About the session
The three perspectives -- after, during and before a crisis event -- are fundamentally different points of view and experiences. Connecting the three enables organizational learning to keep pace with our changing and turbulent world. Different pressures operate in each of the three periods which increase the risk stakeholders will stay stuck in stale models and approaches. What does it take to avoid 'getting stuck' and what facilitates forward looking adaptations as the world continues to produce smaller and larger 'shock' events?
About the presenter
For over 40 years David Woods has improved systems safety in high risk complex settings across health care, aviation, nuclear power, critical care medicine, crisis response, military operations, and space operations. His research has been cited >35K times with H index >90 (see researchgate for papers).

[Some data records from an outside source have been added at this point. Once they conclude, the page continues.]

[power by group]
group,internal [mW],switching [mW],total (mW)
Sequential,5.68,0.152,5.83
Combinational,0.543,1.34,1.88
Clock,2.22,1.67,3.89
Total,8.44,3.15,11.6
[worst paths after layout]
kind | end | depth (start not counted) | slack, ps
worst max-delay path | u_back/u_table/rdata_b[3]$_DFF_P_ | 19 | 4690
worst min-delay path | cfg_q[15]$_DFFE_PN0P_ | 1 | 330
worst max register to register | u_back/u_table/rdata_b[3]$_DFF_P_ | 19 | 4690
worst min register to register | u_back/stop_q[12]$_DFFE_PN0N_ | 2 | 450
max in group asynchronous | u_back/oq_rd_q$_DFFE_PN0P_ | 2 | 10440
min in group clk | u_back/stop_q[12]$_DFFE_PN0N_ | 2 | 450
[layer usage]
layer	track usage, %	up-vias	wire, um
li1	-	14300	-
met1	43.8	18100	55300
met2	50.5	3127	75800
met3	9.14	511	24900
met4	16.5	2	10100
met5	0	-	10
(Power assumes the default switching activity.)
## src/rfcd_pkg.sv

```systemverilog
// Shared types, constants and helper functions of the fill rectangle decomposer.
`default_nettype none
package rfcd_pkg;

  // Corner rounding radius and the last sequencer step per mode
  localparam int RADIUS    = 6;
  localparam int LAST_TOP  = RADIUS;
  localparam int LAST_ALL  = 2 * RADIUS;
  localparam int STEP_W    = $clog2(LAST_ALL + 2);

  // Screen limits
  localparam int CFG_W     = 13;
  localparam logic [CFG_W-1:0] MAX_SCREEN   = 13'd4096;
  localparam logic [CFG_W-1:0] RESET_WIDTH  = 13'd320;
  localparam logic [CFG_W-1:0] RESET_HEIGHT = 13'd240;

  // Configuration register indexes
  localparam int CFG_IDX_W = 2;
  localparam logic [CFG_IDX_W-1:0] CFG_SCREEN_WIDTH  = 2'd0;
  localparam logic [CFG_IDX_W-1:0] CFG_SCREEN_HEIGHT = 2'd1;

  // Command op codes
  localparam logic [1:0] OP_STRICT    = 2'd0;
  localparam logic [1:0] OP_CLIP      = 2'd1;
  localparam logic [1:0] OP_ROUND_TOP = 2'd2;
  localparam logic [1:0] OP_ROUND_ALL = 2'd3;

  // Internal coordinate: 16-bit input plus headroom for offsets
  typedef logic signed [17:0] crd_t;

  // Work classes handed from front to back
  typedef enum logic [1:0] {
    M_SINGLE,
    M_ROUND_TOP,
    M_ROUND_ALL,
    M_REJECT
  } mode_t;

  typedef struct packed {
    mode_t       mode;
    logic [15:0] x0;
    logic [15:0] y0;
    logic [15:0] x1;
    logic [15:0] y1;
    logic [15:0] color;
  } cmd_t;

  typedef struct packed {
    logic        status;
    logic        has_rect;
    logic [11:0] left;
    logic [11:0] top;
    logic [11:0] right;
    logic [11:0] bottom;
    logic [15:0] color;
    logic        final_item;
  } res_t;

  // Sign extend a 16-bit corner
  function automatic crd_t sx16(input logic [15:0] v);
    return {{2{v[15]}}, v};
  endfunction

  // Span inset, top corners only
  function automatic logic [2:0] inset_top(input logic [2:0] d);
    logic [2:0] r;
    case (d)
      3'd0:    r = 3'd4;
      3'd1:    r = 3'd3;
      3'd2:    r = 3'd2;
      3'd3:    r = 3'd1;
      3'd4:    r = 3'd1;
      default: r = 3'd0;
    endcase
    return r;
  endfunction

  // Span inset, all corners
  function automatic logic [2:0] inset_all(input logic [2:0] d);
    logic [2:0] r;
    case (d)
      3'd0:    r = 3'd3;
      3'd1:    r = 3'd2;
      3'd2:    r = 3'd1;
      3'd3:    r = 3'd1;
      default: r = 3'd0;
    endcase
    return r;
  endfunction

endpackage
`default_nettype wire

```

## src/rfcd_front.sv

```systemverilog
// Front end: checks a fill request against the screen and classifies its work.
`default_nettype none
module rfcd_front (
  input  wire logic [1:0]          op,
  input  wire logic [15:0]         left,
  input  wire logic [15:0]         top,
  input  wire logic [15:0]         right,
  input  wire logic [15:0]         bottom,
  input  wire logic [15:0]         fill_color,
  input  wire rfcd_pkg::crd_t      max_x,
  input  wire rfcd_pkg::crd_t      max_y,
  output rfcd_pkg::cmd_t           cmd
);
  import rfcd_pkg::*;

  crd_t x0, y0, x1, y1;
  logic on_screen;

  assign x0 = sx16(left);
  assign y0 = sx16(top);
  assign x1 = sx16(right);
  assign y1 = sx16(bottom);

  // Whole rectangle upright and on screen
  assign on_screen = (x0 >= 0) && (y0 >= 0) && (x1 >= x0) && (y1 >= y0) &&
                     (x1 <= max_x) && (y1 <= max_y);

  // Pick the work class
  always_comb begin
    cmd.x0    = left;
    cmd.y0    = top;
    cmd.x1    = right;
    cmd.y1    = bottom;
    cmd.color = fill_color;
    if (op == OP_CLIP) begin
      cmd.mode = M_SINGLE;
    end else if (!on_screen) begin
      cmd.mode = M_REJECT;
    end else begin
      case (op)
        OP_STRICT:    cmd.mode = M_SINGLE;
        OP_ROUND_TOP: cmd.mode = M_ROUND_TOP;
        OP_ROUND_ALL: cmd.mode = M_ROUND_ALL;
        default:      cmd.mode = M_SINGLE;
      endcase
    end
  end

endmodule
`default_nettype wire

```

## src/rfcd_queue.sv

```systemverilog
// Two-entry queue of classified requests between front and back ends.
`default_nettype none
module rfcd_queue (
  input  wire logic            clk,
  input  wire logic            rst_n,
  input  wire logic            push,
  input  wire rfcd_pkg::cmd_t  push_data,
  input  wire logic            pop,
  output logic                 full,
  output logic                 not_empty,
  output rfcd_pkg::cmd_t       head
);
  import rfcd_pkg::*;

  cmd_t       entry_r [2];
  logic       wr_ptr_r, rd_ptr_r;
  logic [1:0] count_r;

  assign full      = (count_r == 2'd2);
  assign not_empty = (count_r != 2'd0);
  assign head      = entry_r[rd_ptr_r];

  // Pointers and fill count
  always_ff @(posedge clk) begin
    if (!rst_n) begin
      wr_ptr_r <= 1'b0;
      rd_ptr_r <= 1'b0;
      count_r  <= 2'd0;
    end else begin
      if (push) wr_ptr_r <= ~wr_ptr_r;
      if (pop)  rd_ptr_r <= ~rd_ptr_r;
      case ({push, pop})
        2'b10:   count_r <= count_r + 2'd1;
        2'b01:   count_r <= count_r - 2'd1;
        default: count_r <= count_r;
      endcase
    end
  end

  // Entry storage
  always_ff @(posedge clk) begin
    if (push) entry_r[wr_ptr_r] <= push_data;
  end

endmodule
`default_nettype wire

```

## src/rfcd_back.sv

```systemverilog
// Back end: steps through body and corner spans, clips them and emits results.
`default_nettype none
module rfcd_back (
  input  wire logic            clk,
  input  wire logic            rst_n,
  input  wire logic            q_not_empty,
  input  wire rfcd_pkg::cmd_t  q_head,
  output logic                 q_pop,
  input  wire rfcd_pkg::crd_t  max_x,
  input  wire rfcd_pkg::crd_t  max_y,
  output logic                 res_valid,
  input  wire logic            res_stall,
  output rfcd_pkg::res_t       res
);
  import rfcd_pkg::*;

  // Registers
  logic              busy_r, busy_nxt;
  logic [STEP_W-1:0] step_r, step_nxt;
  cmd_t              cmd_r, cmd_nxt;
  logic              pend_v_r, pend_v_nxt;
  res_t              pend_r, pend_nxt;
  logic              out_v_r, out_v_nxt;
  res_t              out_r, out_nxt;

  // Candidate rectangle of the current step
  crd_t              cx0, cy0, cx1, cy1;
  crd_t              bx0, by0, bx1, by1;
  crd_t              dx;
  logic [STEP_W-1:0] sm1, last_step;
  logic [2:0]        d_idx;
  logic              inverted, off_screen, force_err;
  res_t              cand, empty_res, err_res;
  logic              can_push, finish;

  assign bx0 = sx16(cmd_r.x0);
  assign by0 = sx16(cmd_r.y0);
  assign bx1 = sx16(cmd_r.x1);
  assign by1 = sx16(cmd_r.y1);
  assign sm1 = step_r - 1'b1;

  // Step geometry per mode
  always_comb begin
    d_idx     = 3'd0;
    dx        = '0;
    cx0       = bx0;
    cy0       = by0;
    cx1       = bx1;
    cy1       = by1;
    force_err = 1'b0;
    last_step = '0;
    case (cmd_r.mode)
      M_SINGLE: begin
        last_step = '0;
      end
      M_ROUND_TOP: begin
        last_step = STEP_W'(LAST_TOP);
        d_idx     = sm1[2:0];
        if (step_r == '0) begin
          cy0 = by0 + crd_t'(RADIUS);
        end else begin
          dx  = crd_t'({15'd0, inset_top(d_idx)});
          cx0 = bx0 + dx;
          cx1 = bx1 - dx;
          cy0 = by0 + crd_t'({15'd0, d_idx});
          cy1 = cy0;
        end
      end
      M_ROUND_ALL: begin
        last_step = STEP_W'(LAST_ALL);
        d_idx     = sm1[3:1];
        if (step_r == '0) begin
          cy0 = by0 + crd_t'(RADIUS);
          cy1 = by1 - crd_t'(RADIUS);
        end else begin
          dx  = crd_t'({15'd0, inset_all(d_idx)});
          cx0 = bx0 + dx;
          cx1 = bx1 - dx;
          // even steps take the bottom row of the pair
          cy0 = sm1[0] ? (by1 - crd_t'({15'd0, d_idx})) : (by0 + crd_t'({15'd0, d_idx}));
          cy1 = cy0;
        end
      end
      default: begin
        force_err = 1'b1;
      end
    endcase
  end

  // Clip classification
  assign inverted   = force_err || (cx1 < cx0) || (cy1 < cy0);
  assign off_screen = (cx0 > max_x) || (cx1 < 0) || (cy0 > max_y) || (cy1 < 0);

  always_comb begin
    cand            = '0;
    cand.has_rect   = 1'b1;
    cand.left       = (cx0 < 0) ? 12'd0 : cx0[11:0];
    cand.top        = (cy0 < 0) ? 12'd0 : cy0[11:0];
    cand.right      = (cx1 > max_x) ? max_x[11:0] : cx1[11:0];
    cand.bottom     = (cy1 > max_y) ? max_y[11:0] : cy1[11:0];
    cand.color      = cmd_r.color;
    empty_res       = '0;
    empty_res.final_item = 1'b1;
    err_res         = '0;
    err_res.status  = 1'b1;
    err_res.final_item = 1'b1;
  end

  assign can_push = !out_v_r || !res_stall;

  // Sequencer
  always_comb begin
    busy_nxt   = busy_r;
    step_nxt   = step_r;
    cmd_nxt    = cmd_r;
    pend_v_nxt = pend_v_r;
    pend_nxt   = pend_r;
    out_v_nxt  = out_v_r && res_stall;
    out_nxt    = out_r;
    finish     = 1'b0;
    q_pop      = 1'b0;

    if (busy_r) begin
      if (step_r > last_step) begin
        // flush: last kept rectangle, or an empty result, ends the request
        if (can_push) begin
          out_v_nxt = 1'b1;
          out_nxt   = pend_v_r ? pend_r : empty_res;
          out_nxt.final_item = 1'b1;
          finish    = 1'b1;
        end
      end else if (inverted) begin
        if (can_push) begin
          out_v_nxt = 1'b1;
          if (pend_v_r) begin
            out_nxt    = pend_r;
            pend_v_nxt = 1'b0;
          end else begin
            out_nxt = err_res;
            finish  = 1'b1;
          end
        end
      end else if (off_screen) begin
        step_nxt = step_r + 1'b1;
      end else if (!pend_v_r) begin
        pend_v_nxt = 1'b1;
        pend_nxt   = cand;
        step_nxt   = step_r + 1'b1;
      end else if (can_push) begin
        out_v_nxt = 1'b1;
        out_nxt   = pend_r;
        pend_nxt  = cand;
        step_nxt  = step_r + 1'b1;
      end
    end

    if (finish) begin
      busy_nxt   = 1'b0;
      pend_v_nxt = 1'b0;
    end

    // Take the next request as soon as the sequencer frees up
    if ((!busy_r || finish) && q_not_empty) begin
      q_pop      = 1'b1;
      busy_nxt   = 1'b1;
      step_nxt   = '0;
      cmd_nxt    = q_head;
      pend_v_nxt = 1'b0;
    end
  end

  // Control state
  always_ff @(posedge clk) begin
    if (!rst_n) begin
      busy_r   <= 1'b0;
      step_r   <= '0;
      pend_v_r <= 1'b0;
      out_v_r  <= 1'b0;
    end else begin
      busy_r   <= busy_nxt;
      step_r   <= step_nxt;
      pend_v_r <= pend_v_nxt;
      out_v_r  <= out_v_nxt;
    end
  end

  // Payload
  always_ff @(posedge clk) begin
    cmd_r  <= cmd_nxt;
    pend_r <= pend_nxt;
    out_r  <= out_nxt;
  end

  assign res_valid = out_v_r;
  assign res       = out_r;

endmodule
`default_nettype wire

```

## src/rect_fill_clip_decomposer_unit.sv

```systemverilog
// Top level of the fill rectangle decomposer: config registers, front, queue, back.
//
//  channel | direction | handshake               | payload
//  in_     | request   | in_valid / in_stall      | op, corners, fill color
//  out_    | result    | out_valid / out_stall    | status, has_rect, corners, color, final
//  cfg_    | write     | cfg_valid / cfg_ready    | cfg_index, cfg_data
//
// The back end sequencer steps through the sub-rectangles of a request (the body, then
// the corner spans of the rounded modes) and ends it with a closing step, with one
// more step when an error follows an already produced rectangle.
// Requests enter in any cycle with room in the two-entry queue; a result waits in the
// output register while work goes on. Reset (rst_n low, synchronous) empties the
// queue and the sequencer and sets the screen to 320 by 240.
`default_nettype none
module rect_fill_clip_decomposer_unit (
  input  wire logic                               clk,
  input  wire logic                               rst_n,
  // requests
  input  wire logic                               in_valid,
  output logic                                    in_stall,
  input  wire logic [1:0]                         in_op,
  input  wire logic signed [15:0]                 in_left,
  input  wire logic signed [15:0]                 in_top,
  input  wire logic signed [15:0]                 in_right,
  input  wire logic signed [15:0]                 in_bottom,
  input  wire logic [15:0]                        in_fill_color,
  // results
  output logic                                    out_valid,
  input  wire logic                               out_stall,
  output logic                                    out_status,
  output logic                                    out_has_rect,
  output logic [11:0]                             out_left,
  output logic [11:0]                             out_top,
  output logic [11:0]                             out_right,
  output logic [11:0]                             out_bottom,
  output logic [15:0]                             out_color,
  output logic                                    out_final_item,
  // configuration writes
  input  wire logic                               cfg_valid,
  output logic                                    cfg_ready,
  input  wire logic [rfcd_pkg::CFG_IDX_W-1:0]     cfg_index,
  input  wire logic [rfcd_pkg::CFG_W-1:0]         cfg_data
);
  import rfcd_pkg::*;

  logic [CFG_W-1:0] scr_w_r, scr_h_r;
  logic [CFG_W-1:0] lim_w, lim_h;
  crd_t             max_x, max_y;
  cmd_t             front_cmd, q_head;
  logic             q_full, q_not_empty, q_pop;
  res_t             res;

  // Screen size registers
  assign cfg_ready = 1'b1;

  always_ff @(posedge clk) begin
    if (!rst_n) begin
      scr_w_r <= RESET_WIDTH;
      scr_h_r <= RESET_HEIGHT;
    end else if (cfg_valid && cfg_ready) begin
      if (cfg_index == CFG_SCREEN_WIDTH)  scr_w_r <= cfg_data;
      if (cfg_index == CFG_SCREEN_HEIGHT) scr_h_r <= cfg_data;
    end
  end

  // Clamp to the largest panel and form last column / row
  assign lim_w = (scr_w_r > MAX_SCREEN) ? MAX_SCREEN : scr_w_r;
  assign lim_h = (scr_h_r > MAX_SCREEN) ? MAX_SCREEN : scr_h_r;
  assign max_x = crd_t'({5'd0, lim_w}) - crd_t'(1);
  assign max_y = crd_t'({5'd0, lim_h}) - crd_t'(1);

  assign in_stall = q_full;

  rfcd_front u_front (
    .op         (in_op),
    .left       (in_left),
    .top        (in_top),
    .right      (in_right),
    .bottom     (in_bottom),
    .fill_color (in_fill_color),
    .max_x      (max_x),
    .max_y      (max_y),
    .cmd        (front_cmd)
  );

  rfcd_queue u_queue (
    .clk       (clk),
    .rst_n     (rst_n),
    .push      (in_valid && !q_full),
    .push_data (front_cmd),
    .pop       (q_pop),
    .full      (q_full),
    .not_empty (q_not_empty),
    .head      (q_head)
  );

  rfcd_back u_back (
    .clk         (clk),
    .rst_n       (rst_n),
    .q_not_empty (q_not_empty),
    .q_head      (q_head),
    .q_pop       (q_pop),
    .max_x       (max_x),
    .max_y       (max_y),
    .res_valid   (out_valid),
    .res_stall   (out_stall),
    .res         (res)
  );

  assign out_status     = res.status;
  assign out_has_rect   = res.has_rect;
  assign out_left       = res.left;
  assign out_top        = res.top;
  assign out_right      = res.right;
  assign out_bottom     = res.bottom;
  assign out_color      = res.color;
  assign out_final_item = res.final_item;

endmodule
`default_nettype wire

```
`src/hdl/sspq_pkg.sv`:
```
// Package with shared types, sizes and status codes for the sorted priority queue.
package sspq_pkg;

    // Number of cells in the sorted row.
    localparam int DEPTH = 128;
    // Fill count wide enough to hold DEPTH itself.
    localparam int CNT_W = $clog2(DEPTH + 1);

    // Operation codes of a request.
    typedef enum logic {
        OP_INSERT = 1'b0,
        OP_REMOVE = 1'b1
    } t_op;

    // Result status codes.
    typedef enum logic [1:0] {
        ST_OK    = 2'd0,
        ST_FULL  = 2'd1,
        ST_EMPTY = 2'd2
    } t_status;

    // One stored pair.
    typedef struct packed {
        logic signed [31:0] value;
        logic [7:0]         prio;
    } t_entry;

    // Command broadcast to every cell in a cycle.
    typedef struct packed {
        logic   ins;
        logic   rem;
        t_entry item;
    } t_cmd;

endpackage

```
`src/hdl/sspq_cell.sv`:
```
// One cell of the sorted row: holds an entry and shifts with its neighbors.
module sspq_cell import sspq_pkg::*; (
    input  logic   i_clk,
    input  t_cmd   i_cmd,
    input  logic   i_valid,
    input  logic   i_left_valid,
    input  logic   i_left_gt,
    input  t_entry i_left_entry,
    input  t_entry i_right_entry,
    output t_entry o_entry,
    output logic   o_gt
);

    t_entry r_entry;
    t_entry n_entry;

    // This cell holds a priority strictly above the one being inserted.
    assign o_gt    = i_valid && (r_entry.prio > i_cmd.item.prio);
    assign o_entry = r_entry;

    // Insert shifts greater entries down one place and drops the new pair in
    // the first slot that is greater or empty; remove shifts everything up.
    always_comb begin
        n_entry = r_entry;
        if (i_cmd.ins) begin
            if (i_left_gt) begin
                n_entry = i_left_entry;
            end else if (o_gt || (!i_valid && i_left_valid)) begin
                n_entry = i_cmd.item;
            end
        end else if (i_cmd.rem) begin
            n_entry = i_right_entry;
        end
    end

    // Entry storage needs no reset; the fill count tells which cells are live.
    always_ff @(posedge i_clk) begin
        r_entry <= n_entry;
    end

endmodule

```
--- src/bounded_deque_bag_core_defines.svh ---
// Assertion macros used by the deque datapath.
`ifndef BOUNDED_DEQUE_BAG_CORE_DEFINES_SVH
`define BOUNDED_DEQUE_BAG_CORE_DEFINES_SVH

// Same-cycle implication, off while reset is high.
`define BDB_ASSERT_SAME(label, clk, rst, ante, cons, msg) \
   label: assert property (@(posedge clk) disable iff (rst) (ante) |-> (cons)) \
      else $error(msg);

// Next-cycle implication, off while reset is high.
`define BDB_ASSERT_NEXT(label, clk, rst, ante, cons, msg) \
   label: assert property (@(posedge clk) disable iff (rst) (ante) |=> (cons)) \
      else $error(msg);

`endif

--- src/bdb_pkg.sv ---
package bdb_pkg;

   // Request codes. Codes 6 and 7 do nothing.
   typedef enum logic [2:0] {
      REQ_PUSH_FRONT = 3'd0,
      REQ_PUSH_BACK  = 3'd1,
      REQ_POP_FRONT  = 3'd2,
      REQ_POP_BACK   = 3'd3,
      REQ_CONTAINS   = 3'd4,
      REQ_REMOVE     = 3'd5
   } req_code_type;

   typedef enum logic [1:0] {
      STATUS_OK    = 2'd0,
      STATUS_FULL  = 2'd1,
      STATUS_EMPTY = 2'd2
   } status_code_type;

   // Which offset from the head the read port looks at.
   typedef enum logic [1:0] {
      OFF_IDX,
      OFF_IDX_NEXT,
      OFF_FRONT,
      OFF_BACK
   } rd_sel_type;

   typedef struct packed {
      logic       capture;
      logic       apply;
      logic       inc_idx;
      logic       set_found;
      logic       rd_en;
      rd_sel_type rd_sel;
      logic       shift_wr;
      logic       dec_count;
      logic       take_front;
      logic       take_back;
      logic       zero_ends;
      logic       load_rsp;
   } dp_cmd_type;

   typedef struct packed {
      logic [2:0] req_type;
      logic       count_zero;
      logic       match;
      logic       idx_last;
      logic       rsp_free;
   } dp_stat_type;

endpackage

--- src/bdb_ram.sv ---
module bdb_ram #(
   parameter int WIDTH = 32,
   parameter int DEPTH = 16
) (
   input  logic                     clock,
   input  logic                     wr_en,
   input  logic [$clog2(DEPTH)-1:0] wr_addr,
   input  logic [WIDTH-1:0]         wr_data,
   input  logic                     rd_en,
   input  logic [$clog2(DEPTH)-1:0] rd_addr,
   output logic [WIDTH-1:0]         rd_data
);

   logic [WIDTH-1:0] mem_ff [DEPTH];
   logic [WIDTH-1:0] rd_data_ff;

   always_ff @(posedge clock) begin
      if (wr_en) begin
         mem_ff[wr_addr] <= wr_data;
      end
      if (rd_en) begin
         rd_data_ff <= mem_ff[rd_addr];
      end
   end

   assign rd_data = rd_data_ff;

endmodule

--- src/bdb_ctrl.sv ---
module bdb_ctrl (
   input  logic                 clock,
   input  logic                 reset,
   input  logic                 req_valid,
   output logic                 req_ready,
   output bdb_pkg::dp_cmd_type  cmd,
   input  bdb_pkg::dp_stat_type stat
);

   typedef enum logic [3:0] {
      ST_IDLE,
      ST_EXEC,
      ST_SRCH_RD,
      ST_SRCH_CMP,
      ST_SHIFT_RD,
      ST_SHIFT_WR,
      ST_RD_FRONT,
      ST_RD_BACK,
      ST_CAP_BACK,
      ST_DONE
   } state_type;

   state_type state_ff, state_in;
   logic      is_search;

   assign is_search = (stat.req_type == bdb_pkg::REQ_CONTAINS) ||
                      (stat.req_type == bdb_pkg::REQ_REMOVE);

   always_ff @(posedge clock) begin
      if (reset) begin
         state_ff <= ST_IDLE;
      end else begin
         state_ff <= state_in;
      end
   end

   always_comb begin
      state_in   = state_ff;
      cmd        = '0;
      cmd.rd_sel = bdb_pkg::OFF_IDX;
      req_ready  = 1'b0;
      unique case (state_ff)
         ST_IDLE: begin
            // No request is taken while reset is held.
            req_ready = !reset;
            if (req_valid && !reset) begin
               cmd.capture = 1'b1;
               state_in    = ST_EXEC;
            end
         end
         ST_EXEC: begin
            cmd.apply = 1'b1;
            if (is_search && !stat.count_zero) begin
               state_in = ST_SRCH_RD;
            end else begin
               state_in = ST_RD_FRONT;
            end
         end
         ST_SRCH_RD: begin
            cmd.rd_en  = 1'b1;
            cmd.rd_sel = bdb_pkg::OFF_IDX;
            state_in   = ST_SRCH_CMP;
         end
         ST_SRCH_CMP: begin
            priority if (stat.match) begin
               cmd.set_found = 1'b1;
               state_in = (stat.req_type == bdb_pkg::REQ_REMOVE) ? ST_SHIFT_RD : ST_RD_FRONT;
            end else if (stat.idx_last) begin
               state_in = ST_RD_FRONT;
            end else begin
               cmd.inc_idx = 1'b1;
               state_in    = ST_SRCH_RD;
            end
         end
         ST_SHIFT_RD: begin
            if (stat.idx_last) begin
               cmd.dec_count = 1'b1;
               state_in      = ST_RD_FRONT;
            end else begin
               cmd.rd_en  = 1'b1;
               cmd.rd_sel = bdb_pkg::OFF_IDX_NEXT;
               state_in   = ST_SHIFT_WR;
            end
         end
         ST_SHIFT_WR: begin
            cmd.shift_wr = 1'b1;
            cmd.inc_idx  = 1'b1;
            state_in     = ST_SHIFT_RD;
         end
         ST_RD_FRONT: begin
            if (stat.count_zero) begin
               cmd.zero_ends = 1'b1;
               state_in      = ST_DONE;
            end else begin
               cmd.rd_en  = 1'b1;
               cmd.rd_sel = bdb_pkg::OFF_FRONT;
               state_in   = ST_RD_BACK;
            end
         end
         ST_RD_BACK: begin
            cmd.take_front = 1'b1;
            cmd.rd_en      = 1'b1;
            cmd.rd_sel     = bdb_pkg::OFF_BACK;
            state_in       = ST_CAP_BACK;
         end
         ST_CAP_BACK: begin
            cmd.take_back = 1'b1;
            state_in      = ST_DONE;
         end
         ST_DONE: begin
            if (stat.rsp_free) begin
               cmd.load_rsp = 1'b1;
               state_in     = ST_IDLE;
            end
         end
         default: begin
            state_in = ST_IDLE;
         end
      endcase
   end

endmodule
$ cat src/sv/vrns_pkg.sv
// Shared types and constants for the voxel ray next-cell step block.
package vrns_pkg;

	localparam int BIAS_W = 16;
	localparam logic [BIAS_W-1:0] BIAS_RESET = 16'd655;
	localparam int REG_STEP_BIAS = 0;

	// Biased point width and the wide width used for planes and crossings.
	localparam int PW = 33;
	localparam int HW = 34;

	typedef enum logic [1:0] {
		AXIS_X    = 2'd0,
		AXIS_Y    = 2'd1,
		AXIS_Z    = 2'd2,
		AXIS_NONE = 2'd3
	} axis_t;

	typedef logic signed [PW-1:0] pnt_t;

	// One classified item: biased point, direction and the winning axis.
	typedef struct packed {
		logic [2:0][PW-1:0] p;
		logic [2:0][31:0]   d;
		axis_t              axis;
	} step_t;

	typedef struct packed {
		logic  valid;
		step_t item;
	} push_t;

endpackage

In health care Dr. Woods helped launch the patient safety movement in the mid 90s and was a founding board member of the National Patient Safety Foundation (1996-2000).
He helped launch Resilience Engineering on the dangers of brittle systems and the need to invest in sustaining sources of of resilience beginning in 2000-2003 as part of the response to several NASA mishaps and as an advisor to the Columbia Accident Investigation Board - undefined He developed the first comprehensive theory on how systems can build the potential for resilient performance despite complexity. Recently, he started the SNAFU Catchers Consortium an industry-university partnership to build resilience in critical digital services.
He frequently advises government agencies and international organizations on safety, technology, and human performance; a few examples are the FAA Human Factors and Cockpit Automation Team (1996; and its reprise in 2013), the Defense Science Board Task Force on Autonomy (2012), US National Research Council on Dependable Software (2006), and on Autonomy in Civil Aviation.